Growing noses on foreheads and 5 other wacky ways doctors make body parts

GlobalPost

What is more remarkable than the doctors in China who were able to successfully grow a nose on a man's forehead?


(YouTube Screengrab)

Perhaps the fact that it isn't the first time body parts have been grown independently in such a manner. 

Here are some other ways body parts have been sprouted, printed and just generally cultivated in unorthodox ways.

1) Woman grows a new ear on her arm

Sherrie Walters, 42, got skin cancer and had to have her ear and part of her skull removed. Doctors were able to grow a new ear on her arm using cartilage from her rib. 


(Johns Hopkins University/Courtesy)

2) Fingertip on stomach

Orange News reports that after sawing off the tip of his finger, 20-year-old furniture worker Wang Yongjun was rushed to a hospital in the Liaong province of China.

Dr. Huang Xuesong explains what happened next:

"We had to make a quick decision or he could have lost his finger. We decided to cultivate a new fingertip on his stomach."


(Via Orange News) 

3) Meet Vacanti mouse

The Vacanti mouse was a lab mouse that had what looked like a human ear grown on its back.


Wikipedia photo.

According to a medical study, the "ear" was actually an ear-shaped cartilage structure grown by seeding cow cartilage cells into a biodegradable ear-shaped mold and then implanting it under the skin of the mouse.

4) Liver in a petri dish

A group in Yokohama reported it has grown a primitive liver in a petri dish using a person's skin cells.

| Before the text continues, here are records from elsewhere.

<file path="src/rtl/pattern_pwm_array.sv">
// N-channel pattern PWM engine: each channel serialises its own pattern MSB first with
// programmable bit duration, inter-burst gap and burst count; channel 0 also drives a DAC word.
module pattern_pwm_array #(
  parameter int unsigned _NUM_CHANNELS = 4,
  parameter int unsigned _PAT_WIDTH    = 16,
  parameter int unsigned _DAC_WIDTH    = 8,
  parameter int unsigned _CNT_WIDTH    = 16
) (
  input  logic                     sys_clk,
  input  logic                     sys_rst_n,
  input  logic                     cfg_wr,
  input  logic [7:0]               cfg_ch,
  input  logic [7:0]               cfg_duty,
  input  logic [_CNT_WIDTH-1:0]    cfg_dessert,
  input  logic [7:0]               cfg_pulse_num,
  input  logic [_PAT_WIDTH-1:0]    cfg_pat,
  input  logic [_DAC_WIDTH-1:0]    cfg_dac_level,
  input  logic [_NUM_CHANNELS-1:0] start,
  input  logic [_NUM_CHANNELS-1:0] stop,
  output logic [_NUM_CHANNELS-1:0] pwm_out,
  output logic [_NUM_CHANNELS-1:0] busy,
  output logic [_NUM_CHANNELS-1:0] valid,
  output logic                     cfg_err,
  output logic [_DAC_WIDTH-1:0]    dac_data
);

  localparam int unsigned IdxW = $clog2(_PAT_WIDTH);
  localparam logic [IdxW-1:0] IdxMsb = IdxW'(_PAT_WIDTH - 1);

  typedef enum logic [1:0] {StIdle, StPat, StGap} state_e;

  logic [_NUM_CHANNELS-1:0] accept;
  logic [_NUM_CHANNELS-1:0] start_err;
  logic [_DAC_WIDTH-1:0]    dac_level_q, a_dac_q, dac_q;
  logic                     cfg_err_q;

  for (genvar gi = 0; gi < _NUM_CHANNELS; gi++) begin : g_ch
    logic                  wr_sel;
    logic [7:0]            duty_q, a_duty_q;
    logic [_CNT_WIDTH-1:0] dessert_q, a_dessert_q;
    logic [7:0]            pnum_q, a_pnum_q;
    logic [_PAT_WIDTH-1:0] pat_q, a_pat_q, a_pat_d;
    state_e                state_q, state_d;
    logic [IdxW-1:0]       idx_q, idx_d;
    logic [7:0]            dcnt_q, dcnt_d;
    logic [7:0]            bcnt_q, bcnt_d;
    logic [_CNT_WIDTH-1:0] gcnt_q, gcnt_d;
    logic                  pwm_q, pwm_d;
    logic                  valid_q, valid_d;
    logic                  err_d;

    assign wr_sel     = cfg_wr && (cfg_ch == 8'(gi));
    assign accept[gi] = start[gi] && !stop[gi] && (state_q == StIdle) && (duty_q != 8'd0);
    // The active copy is taken from the configuration registers only on an accepted start.
    assign a_pat_d    = accept[gi] ? pat_q : a_pat_q;

    always_comb begin
      state_d = state_q;
      idx_d   = idx_q;
      dcnt_d  = dcnt_q;
      bcnt_d  = bcnt_q;
      gcnt_d  = gcnt_q;
      valid_d = 1'b0;
      err_d   = 1'b0;
      if (stop[gi]) begin
        state_d = StIdle;
      end else begin
        unique case (state_q)
          StIdle: begin
            if (accept[gi]) begin
              state_d = StPat;
              idx_d   = IdxMsb;
              dcnt_d  = 8'd0;
              bcnt_d  = 8'd0;
            end else if (start[gi]) begin
              err_d = 1'b1;
            end
          end
          StPat: begin
            if (dcnt_q == a_duty_q - 8'd1) begin
              dcnt_d = 8'd0;
              if (idx_q == '0) begin
                bcnt_d = bcnt_q + 8'd1;
                if ((a_pnum_q != 8'd0) && (bcnt_d == a_pnum_q)) begin
                  state_d = StIdle;
                  valid_d = 1'b1;
                end else if (a_dessert_q == '0) begin
                  idx_d = IdxMsb;
                end else begin
                  state_d = StGap;
                  gcnt_d  = '0;
                end
              end else begin
                idx_d = idx_q - 1'b1;
              end
            end else begin
              dcnt_d = dcnt_q + 8'd1;
            end
          end
          StGap: begin
            if (gcnt_q == a_dessert_q - 1'b1) begin
              state_d = StPat;
              idx_d   = IdxMsb;
              dcnt_d  = 8'd0;
            end else begin
              gcnt_d = gcnt_q + 1'b1;
            end
          end
          default: state_d = StIdle;
        endcase
      end
      pwm_d = (state_d == StPat) ? a_pat_d[idx_d] : 1'b0;
    end

    always_ff @(posedge sys_clk) begin
      if (!sys_rst_n) begin
        duty_q      <= '0;
        dessert_q   <= '0;
        pnum_q      <= '0;
        pat_q       <= '0;
        a_duty_q    <= '0;
        a_dessert_q <= '0;
        a_pnum_q    <= '0;
        a_pat_q     <= '0;
        state_q     <= StIdle;
        idx_q       <= '0;
        dcnt_q      <= '0;
        bcnt_q      <= '0;
        gcnt_q      <= '0;
        pwm_q       <= 1'b0;
        valid_q     <= 1'b0;
      end else begin
        if (wr_sel) begin
          duty_q    <= cfg_duty;
          dessert_q <= cfg_dessert;
          pnum_q    <= cfg_pulse_num;
          pat_q     <= cfg_pat;
        end
        if (accept[gi]) begin
          a_duty_q    <= duty_q;
          a_dessert_q <= dessert_q;
          a_pnum_q    <= pnum_q;
        end
        a_pat_q <= a_pat_d;
        state_q <= state_d;
        idx_q   <= idx_d;
        dcnt_q  <= dcnt_d;
        bcnt_q  <= bcnt_d;
        gcnt_q  <= gcnt_d;
        pwm_q   <= pwm_d;
        valid_q <= valid_d;
      end
    end

    assign pwm_out[gi]   = pwm_q;
    assign busy[gi]      = (state_q != StIdle);
    assign valid[gi]     = valid_q;
    assign start_err[gi] = err_d;
  end

  always_ff @(posedge sys_clk) begin
    if (!sys_rst_n) begin
      dac_level_q <= '0;
      a_dac_q     <= '0;
      dac_q       <= '0;
      cfg_err_q   <= 1'b0;
    end else begin
      if (cfg_wr && (cfg_ch == 8'd0)) begin
        dac_level_q <= cfg_dac_level;
      end
      if (accept[0]) begin
        a_dac_q <= dac_level_q;
      end
      dac_q     <= pwm_out[0] ? a_dac_q : '0;
      cfg_err_q <= (cfg_wr && (cfg_ch >= 8'(_NUM_CHANNELS))) || (|start_err);
    end
  end

  assign dac_data = dac_q;
  assign cfg_err  = cfg_err_q;

endmodule

</file>
<file path="config.mk">
export PLATFORM = sky130hd
export DESIGN_NAME = pattern_pwm_array
export DESIGN_NICKNAME = d
export VERILOG_FILES = /design/src/rtl/pattern_pwm_array.sv
export SDC_FILE = /design/constraint.sdc
export NUM_CORES = 1
export LEC_CHECK = 0
export CORE_ASPECT_RATIO = 1.4
export CORE_MARGIN = 2
export CORE_UTILIZATION = 64
export CTS_BUF_LIST = sky130_fd_sc_hd__clkbuf_8
export DETAILED_ROUTE_END_ITERATION = 10
export PLACE_DENSITY = 0.83
export SYNTH_ARGS = -nofsm -noshare
export SYNTH_HDL_FRONTEND = slang
export SYNTH_SLANG_ARGS = --single-unit
export TNS_END_PERCENT = 10
</file>
<file path="constraint.sdc">
create_clock -name sys_clk -period 5.4 [get_ports sys_clk]
set_clock_uncertainty 0.1 [all_clocks]
set_input_delay 1.08 -clock sys_clk [delete_from_list [all_inputs] [get_ports sys_clk]]
set_output_delay 1.08 -clock sys_clk [all_outputs]
set_load 0.05 [all_outputs]
</file>
# Yosys cells after proc, flatten, opt, wreduce, memory -nomap -nowiden
# Index checks and enable logic that the tools add are counted.
# Widths: inputs -> output; s select.
dict set report word_totals {
  reg_bits 569
  input_bits 75
  out_inout_bits 21
  wordCells 398
}
dict set report op_classes {
  addsub 24
  order_cmp 5
  n_eq_ne 55
  muxes 148
  n_bitwise 17
  n_reduce_logical 85
}
# cell count
set op_table {}
lappend op_table {{$mux 16} 24}
lappend op_table {{$mux 8} 20}
lappend op_table {{$pmux 16 s2} 4}
lappend op_table {{$mux 4} 28}
lappend op_table {{$pmux 8 s3} 4}
lappend op_table {{$add 16x1->16 const B} 4}
lappend op_table {{$add 8x1->8 const B} 8}
lappend op_table {{$eq 16x16->1} 4}
lappend op_table {{$eq 8x8->1} 8}
lappend op_table {{$logic_not 16->1} 4}
lappend op_table {{$pmux 8 s2} 4}
lappend op_table {{$reduce_bool 8->1} 8}
lappend op_table {{$sub 16x1->16 const B} 4}
lappend op_table {{$mux 2} 28}
lappend op_table {{$ne 2x2->1 const B} 28}
lappend op_table {{$pmux 4 s3} 4}
lappend op_table {{$sub 8x1->8 const B} 4}
lappend op_table {{$reduce_and 7->1} 4}
lappend op_table {{$mux 1} 24}
lappend op_table {{$pmux 2 s3} 4}
lappend op_table {{$reduce_bool 2->1} 12}
lappend op_table {{$logic_and 1x1->1} 21}
lappend op_table {{$lt 4x5->1 const B} 4}
lappend op_table {{$reduce_and 5->1} 4}
lappend op_table {{18 further kinds} 73}

# Longest topological paths before layout
dict set report depth {
  ltp_word 10
  ltp_mapped 16
  mapped_depth_nobuf 13
}

# Worst setup path before layout
# Ideal clock, no wire load.
dict set report synth_timing {
  path_kind {register -> register}
  from {register g_ch[2].a_dessert_q[0]}
  to {register g_ch[2].pwm_q}
  setup_ns 0.119
  arrival_time_ns 3.612
  t_required_ns 5.181
  setup_slack_ns 1.569
  path_stages_with_launch 16
  path_buffers 2
  synth_period_minus_slack_ns 3.831
  path_cell_list {dfxtp_1 -> clkbuf_1 -> inv_1 -> ha_1 -> clkbuf_1 -> nor2b_1 -> nand4b_1 -> or4b_1 -> o211ai_1 -> o221ai_1 -> o31ai_1 -> a311oi_1 -> a211oi_4 -> mux4_2 -> a21o_1 -> o221a_2}
}
dict set report synth_between {
  elab_chain_len 9
  word_cells_on_any_way 21
  classes_between {add/sub (1); eq/ne (2); mux (16); reduce/logical (2)}
}
# element line_no
set synth_rtl {}
lappend synth_rtl {{from (decl)} 40} ;# logic [_CNT_WIDTH-1:0] dessert_q, a_dessert_q;
lappend synth_rtl {{from (signal assigned)} 141} ;# a_dessert_q <= dessert_q;
lappend synth_rtl {{branches (longest 9 deep; another with $sub 16x1->16)} -}
lappend synth_rtl {{to (signal assigned)} 150} ;# pwm_q <= pwm_d;
lappend synth_rtl {{to (decl)} 48} ;# logic pwm_q, pwm_d;
# Parallel ways; which one is timed is not known. The select of a mux whose other input is x is not followed.
# A chain may end at the register's enable or synchronous reset.

# Worst setup path after layout
dict set report layout_timing {
  from {register g_ch[3].a_dessert_q[0]}
  to {register g_ch[3].pwm_q}
}
dict set report layout_between {
  elab_chain_len 9
  word_cells_on_any_way 21
  classes_between {add/sub (1); eq/ne (2); mux (16); reduce/logical (2)}
}
# element line_no
set layout_rtl {}
lappend layout_rtl {{from (decl)} 40}
lappend layout_rtl {{from (signal assigned)} 141}
lappend layout_rtl {{branches (longest 9 deep; another with $sub 16x1->16)} -}
lappend layout_rtl {{to (signal assigned)} 150}
lappend layout_rtl {{to (decl)} 48}
# Parallel ways; which one is timed is not known. The select of a mux whose other input is x is not followed.

==> summary.txt <==
Status
  – Outcome: complete, no violations

Global route
  – Largest net degree at the start of global routing: 111
  – Wire length of the first global-routing pass: ~120000 microns
  – Vias in the first global route: between 20000 and 25000
  – GR Overflow Total: 0
  – GRT Overall Usage: about 34%
  – Antenna violations before repair: 2

Job
  – Total of max-cap violations: 0

STA
  – Fmax: around 0.22 GHz
  – Worst slew pin tran: 1.195 ns
  – Final Critical Period: 4.611 ns
  – RSZ-0062 raised after global routing: no
  – Final Hold Viols: 0
  – Max Transition Viols Final: 0
  – Setup TNS: 0 ns
  – # setup viols final: 0
  – Rel. slew slack: between 15 and 20%
  – Fin crit share: 85.38%

Synthesis
  – Area contributors post-synth: dfxtp_1 (42%), nand2_1 (13%), a21oi_1 (9.1%)
  – Area share of the largest cell type after synthesis: 42.31%
  – Number of flops mapped to enable cells by yosys: 0
  – Mapped Area: 0.02692 sq mm
  – Synthesized area per cell: 7.729 sq um
  – Seq/Total Area, Yosys: 42.31%
  – Flop and latch count out of synthesis: 569
  – Cells after synthesis: about 3500
  – Synth cell types: 100
  – Net Count, Synth: ~3600
  – Ys async rst share: 0%
  – YS warnings: 0
  – Synth area leader: dfxtp_1
  – Top FF cell, synth: dfxtp_1

Die
  – Die width: between 150 and 200 microns
  – Cell row count: 88
  – Die area: 0.04374 sq mm
  – Effective utilization at floorplan: 65.03%
  – Core area: approximately 0.041 sq mm
  – Die Y: between 200 and 250 microns
  – I/O pin count: 96

Clocking
  – # clock sinks: around 570
  – CTS tree: built
  – CTS root buffer: clkbuf_8
  – CTS hold repair buffers: 0
  – Clock Latency Late Sink: 0.70 ns
  – Worst-path clk slew: 0.06 ns
  – H-tree Lvls: 3
  – Max Root-Sink Buffers: 3
  – Post-CTS Resized: 0
  – Post-CTS setup buffers: 0
  – Total CTS buffers: 87

Pwr
  – Pwr dens: around 270 mW/mm^2
  – Pleak: 10.48 nW
  – Comb pwr share: 3.3%
  – Seq pwr share: roughly half
  – Clk pwr share: 45.0%
  – Peak supply drop: 0.0002015 V
  – Switch Pwr: 1.944 mW
  – Pint: between 6 and 7 mW
  – Switching share of power: 23.90%

Worst setup path
  – Crit path arrival time: between 5 and 6 ns
  – CP required: about 5.9 ns
  – Crit Path Category: reg -> reg
  – Worst setup SP type: flip-flop
  – Crit. End Element: flip-flop
  – CP Max Fanout: 8

Drt
  – Routed Antenna Nets: 0
  – DR vias/cell: roughly 6
  – WL per Instance: 18.16 microns
  – DRT iter0 DRCs: 1948
  – DR pass1 iterations: 6
  – DR vias: 24760
  – Total wire length: 74370 microns
  – DR DRC count: 0

Place
  – Port-buffer cells: 95
  – Routability cong.: slightly below 1
  – DP HPWL: 50430 microns

Cells and area
  – Area added between synthesis and finish: 11.06%
  – Fin nets: 3588
  – Share of post-route cells with drive strength above 1: 6.869%
  – Core Util, Final: slightly above 70%

Hold path
  – Worst hold path class: reg -> reg
==> path summary, 6_finish.rpt <==
kind / start / cells after the start / endpoint / slack, ns
max: g_ch[3].a_dessert_q[0]$_SDFFE_PN0P_ / 12 / g_ch[3].pwm_q$_SDFF_PN0_ / 0.79
min: g_ch[1].dessert_q[0]$_SDFFE_PN0P_ / 2 / g_ch[1].a_dessert_q[0]$_SDFFE_PN0P_ / 0.35
max reg2reg: g_ch[3].a_dessert_q[0]$_SDFFE_PN0P_ / 12 / g_ch[3].pwm_q$_SDFF_PN0_ / 0.79
min reg2reg: g_ch[1].dessert_q[0]$_SDFFE_PN0P_ / 2 / g_ch[1].a_dessert_q[0]$_SDFFE_PN0P_ / 0.35
==> metrics by stage <==
stage | power (mW) | cell area [sq um] | std cells | setup WS, ns | hold WS, ns
floorplan | 4.389 | 26920 | 3483 | 1.569 | 0.3319
global route | 8.354 | 29890 | 4093 | 0.5505 | 0.3626
global placement | 4.553 | 28120 | 3940 | 1.079 | 0.3365
detailed placement | 4.555 | 28120 | 3940 | 0.9736 | 0.3430
CTS | 8.153 | 29890 | 4092 | 0.9864 | 0.3504
finish | 8.131 | 29900 | 4096 | 0.7894 | 0.3475
==> state kept, by name, summed over array words and instances (netlist names), 16 cells and up <==
register,count
g_ch.duty_q,32
g_ch.idx_q,16
g_ch.a_pat_q,64
g_ch.pat_q,64
g_ch.pnum_q,32
g_ch.a_dessert_q,64
g_ch.bcnt_q,32
g_ch.dessert_q,64
g_ch.a_duty_q,32
g_ch.a_pnum_q,32
g_ch.gcnt_q,64
g_ch.dcnt_q,32
==> synth_stat cells (9+ instances only) <==
| library cell | instances |
|---|---|
| xor2_1 | 111 |
| a22oi_1 | 16 |
| and3_1 | 45 |
| o21ai_0 | 70 |
| buf_1 | 12 |
| dfxtp_1 | 569 |
| nand4_1 | 35 |
| or3_1 | 43 |
| ha_1 | 24 |
| nor3b_1 | 15 |
| xnor2_1 | 104 |
| inv_1 | 56 |
| mux2i_1 | 37 |
| mux2_2 | 11 |
| nand2_1 | 897 |
| nand3_1 | 70 |
| a21o_1 | 10 |
| and2_1 | 20 |
| o2111ai_1 | 10 |
| a211oi_1 | 12 |
| o31ai_1 | 12 |
| a21oi_1 | 491 |
| a31oi_1 | 18 |
| nor2_1 | 221 |
| o211ai_1 | 15 |
| clkbuf_1 | 186 |
| buf_4 | 9 |
| nand2b_1 | 27 |
| or2_2 | 10 |
| and4_1 | 11 |
| nor4b_1 | 10 |
| o21ai_1 | 9 |
| nand3b_1 | 17 |
| nor3_1 | 69 |
| or4_1 | 23 |
| nor2b_1 | 14 |
| nor4_1 | 30 |
==> cell usage in the layout, fill, tap and decap left out, types with 69 or more instances in the layout <==
| cell type | netlist | routed |
|---|---|---|
| a21oi_1 | 491 | 491 |
| clkbuf_8 | 0 | 108 |
| clkdlybuf4s50_1 | 0 | 95 |
| dfxtp_1 | 569 | 569 |
| inv_1 | 56 | 70 |
| nand2_1 | 897 | 896 |
| nand3_1 | 70 | 70 |
| nor2_1 | 221 | 219 |
| o21ai_0 | 70 | 69 |
| xnor2_1 | 104 | 104 |
| xor2_1 | 111 | 111 |
==> worst max-delay path, cell delays in order (launching register included) <==
cell and delay [ns]:
dfxtp_1 0.37, inv_1 0.09, ha_1 0.29, nor4b_1 0.69, a41oi_1 0.21, a2111oi_1 0.81, nand4_1 0.36, o311ai_1 0.29
a21oi_1 0.19, nor2_2 0.36, mux2_2 0.39, o41ai_1 0.27, nor4b_1 0.09
==> final cells by class <==
type / count / area (sq um)
diodes: 4 / 10.01
fillers: 3287 / 11500
inverters: 57 / 221.5
well taps: 540 / 675.6
repair buffers: 128 / 1249
flip-flops and latches: 569 / 11390
multi-input cells: 2646 / 14590
clock inverters: 44 / 277.8
clock buffers: 108 / 1486
==> cells by family after synthesis <==
group           count (synthesis)  share of synthesized area (%)
compound gates                769                          16.83
xor+xnor                      217                          7.167
fa+ha+maj                      24                          1.115
buf+inv                       268                          3.904
flops                         569                          42.31
mux                            50                          2.003
simple gates                 1586                          26.67
==> power by group through the flow <==
| stage | Combinational, mW | Sequential, mW | Clock, mW |
|---|---|---|---|
| 3_3_place_gp | 0.257 | 4.30 | 0 |
| 4_1_cts | 0.260 | 4.20 | 3.69 |
| 2_1_floorplan | 0.0916 | 4.30 | 0 |
| 5_1_grt | 0.273 | 4.20 | 3.88 |
| 6_report | 0.268 | 4.20 | 3.66 |
| 3_5_place_dp | 0.259 | 4.30 | 0 |
==> metal layers <==
| metal | wire length (microns) | GRT usage [%] |
|---|---|---|
| met1 | 28660 | 39.97 |
| met2 | 35900 | 57.74 |
| met3 | 5482 | 5.627 |
| met4 | 4321 | 20.44 |
| met5 | 0 | 0 |
No activity file was read; power rests on OpenSTA's default activity.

The rudimentary liver is the first complex, functioning organ to be grown in the lab from human, skin-derived stem cells. When scientists transplanted the organ into a mouse, it worked a lot like a regular human liver, according to NPR.


Illustrtaion of liver Gray's Anatomy via Wikimedia Commons.

5) 3-D-printed lower jaw

Back in 2012, LayerWise in Belgium used 3-D printing to make a replacement lower jaw out of titanium for an 83-year-old Dutch woman.


(Yorick Jansen/AFP/Getty Images)

Since then, 3-D printing has been used to make prosthetics both internal and external. University of Michigan researchers in February used a 3-D printed airway to hold an ailing baby’s bronchus open.

And when cancer patient Eric Moger lost a large chunk of his face to tumor removal, doctors in Britain replaced the missing part with a 3-D printed prosthesis.